## Collected data
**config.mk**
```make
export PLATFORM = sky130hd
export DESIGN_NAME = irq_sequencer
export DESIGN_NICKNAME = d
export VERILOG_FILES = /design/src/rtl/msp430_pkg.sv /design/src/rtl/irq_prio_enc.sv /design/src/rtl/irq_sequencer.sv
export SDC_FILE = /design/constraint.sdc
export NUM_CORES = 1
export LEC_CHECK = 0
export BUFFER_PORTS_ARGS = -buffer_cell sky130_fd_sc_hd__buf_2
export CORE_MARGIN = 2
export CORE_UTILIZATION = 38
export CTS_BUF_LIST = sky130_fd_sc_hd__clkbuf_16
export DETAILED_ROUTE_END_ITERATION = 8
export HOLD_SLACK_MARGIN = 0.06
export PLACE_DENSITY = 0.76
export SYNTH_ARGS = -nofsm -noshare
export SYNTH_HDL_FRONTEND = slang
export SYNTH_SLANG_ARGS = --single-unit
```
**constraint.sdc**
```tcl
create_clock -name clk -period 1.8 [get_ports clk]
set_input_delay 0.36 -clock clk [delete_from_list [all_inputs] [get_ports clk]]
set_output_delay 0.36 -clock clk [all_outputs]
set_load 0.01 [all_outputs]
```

==

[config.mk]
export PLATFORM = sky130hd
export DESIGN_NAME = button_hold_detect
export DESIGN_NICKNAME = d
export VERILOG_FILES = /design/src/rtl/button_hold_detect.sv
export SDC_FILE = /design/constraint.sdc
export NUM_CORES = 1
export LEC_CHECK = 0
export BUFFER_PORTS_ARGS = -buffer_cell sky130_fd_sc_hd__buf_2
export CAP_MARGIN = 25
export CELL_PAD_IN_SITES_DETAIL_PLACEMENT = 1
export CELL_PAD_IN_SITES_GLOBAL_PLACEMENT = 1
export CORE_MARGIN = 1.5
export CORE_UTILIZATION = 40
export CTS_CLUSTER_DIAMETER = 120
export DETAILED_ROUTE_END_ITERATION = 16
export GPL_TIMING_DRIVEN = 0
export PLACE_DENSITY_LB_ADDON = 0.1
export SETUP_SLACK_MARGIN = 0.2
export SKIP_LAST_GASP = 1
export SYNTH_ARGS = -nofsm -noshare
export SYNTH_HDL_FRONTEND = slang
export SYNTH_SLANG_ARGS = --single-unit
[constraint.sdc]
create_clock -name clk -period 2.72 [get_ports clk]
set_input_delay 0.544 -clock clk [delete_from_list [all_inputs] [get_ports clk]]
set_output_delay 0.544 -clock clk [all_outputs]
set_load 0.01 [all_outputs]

...

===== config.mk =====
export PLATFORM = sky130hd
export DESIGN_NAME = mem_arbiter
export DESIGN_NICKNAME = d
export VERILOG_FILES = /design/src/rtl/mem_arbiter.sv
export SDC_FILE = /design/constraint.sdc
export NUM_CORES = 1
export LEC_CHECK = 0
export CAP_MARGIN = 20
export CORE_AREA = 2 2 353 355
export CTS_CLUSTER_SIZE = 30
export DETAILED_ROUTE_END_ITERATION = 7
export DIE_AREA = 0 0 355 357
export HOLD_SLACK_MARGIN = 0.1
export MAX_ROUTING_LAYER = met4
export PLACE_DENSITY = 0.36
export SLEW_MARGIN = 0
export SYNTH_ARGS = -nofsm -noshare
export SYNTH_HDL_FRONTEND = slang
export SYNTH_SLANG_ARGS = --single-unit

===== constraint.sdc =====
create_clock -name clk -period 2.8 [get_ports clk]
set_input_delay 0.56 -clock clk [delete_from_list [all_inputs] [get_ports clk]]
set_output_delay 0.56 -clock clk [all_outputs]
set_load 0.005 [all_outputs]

## ASSIGNMENT
Copy word for word the stretch of entries above from the line that has "export CTS_CLUSTER_SIZE = 30" through the line that has "set_load 0.005 [all_outputs]", both ends included, and nothing outside it.

## RESULT OF THE TASK
export CTS_CLUSTER_SIZE = 30
export DETAILED_ROUTE_END_ITERATION = 7
export DIE_AREA = 0 0 355 357
export HOLD_SLACK_MARGIN = 0.1
export MAX_ROUTING_LAYER = met4
export PLACE_DENSITY = 0.36
export SLEW_MARGIN = 0
export SYNTH_ARGS = -nofsm -noshare
export SYNTH_HDL_FRONTEND = slang
export SYNTH_SLANG_ARGS = --single-unit

===== constraint.sdc =====
create_clock -name clk -period 2.8 [get_ports clk]
set_input_delay 0.56 -clock clk [delete_from_list [all_inputs] [get_ports clk]]
set_output_delay 0.56 -clock clk [all_outputs]
set_load 0.005 [all_outputs]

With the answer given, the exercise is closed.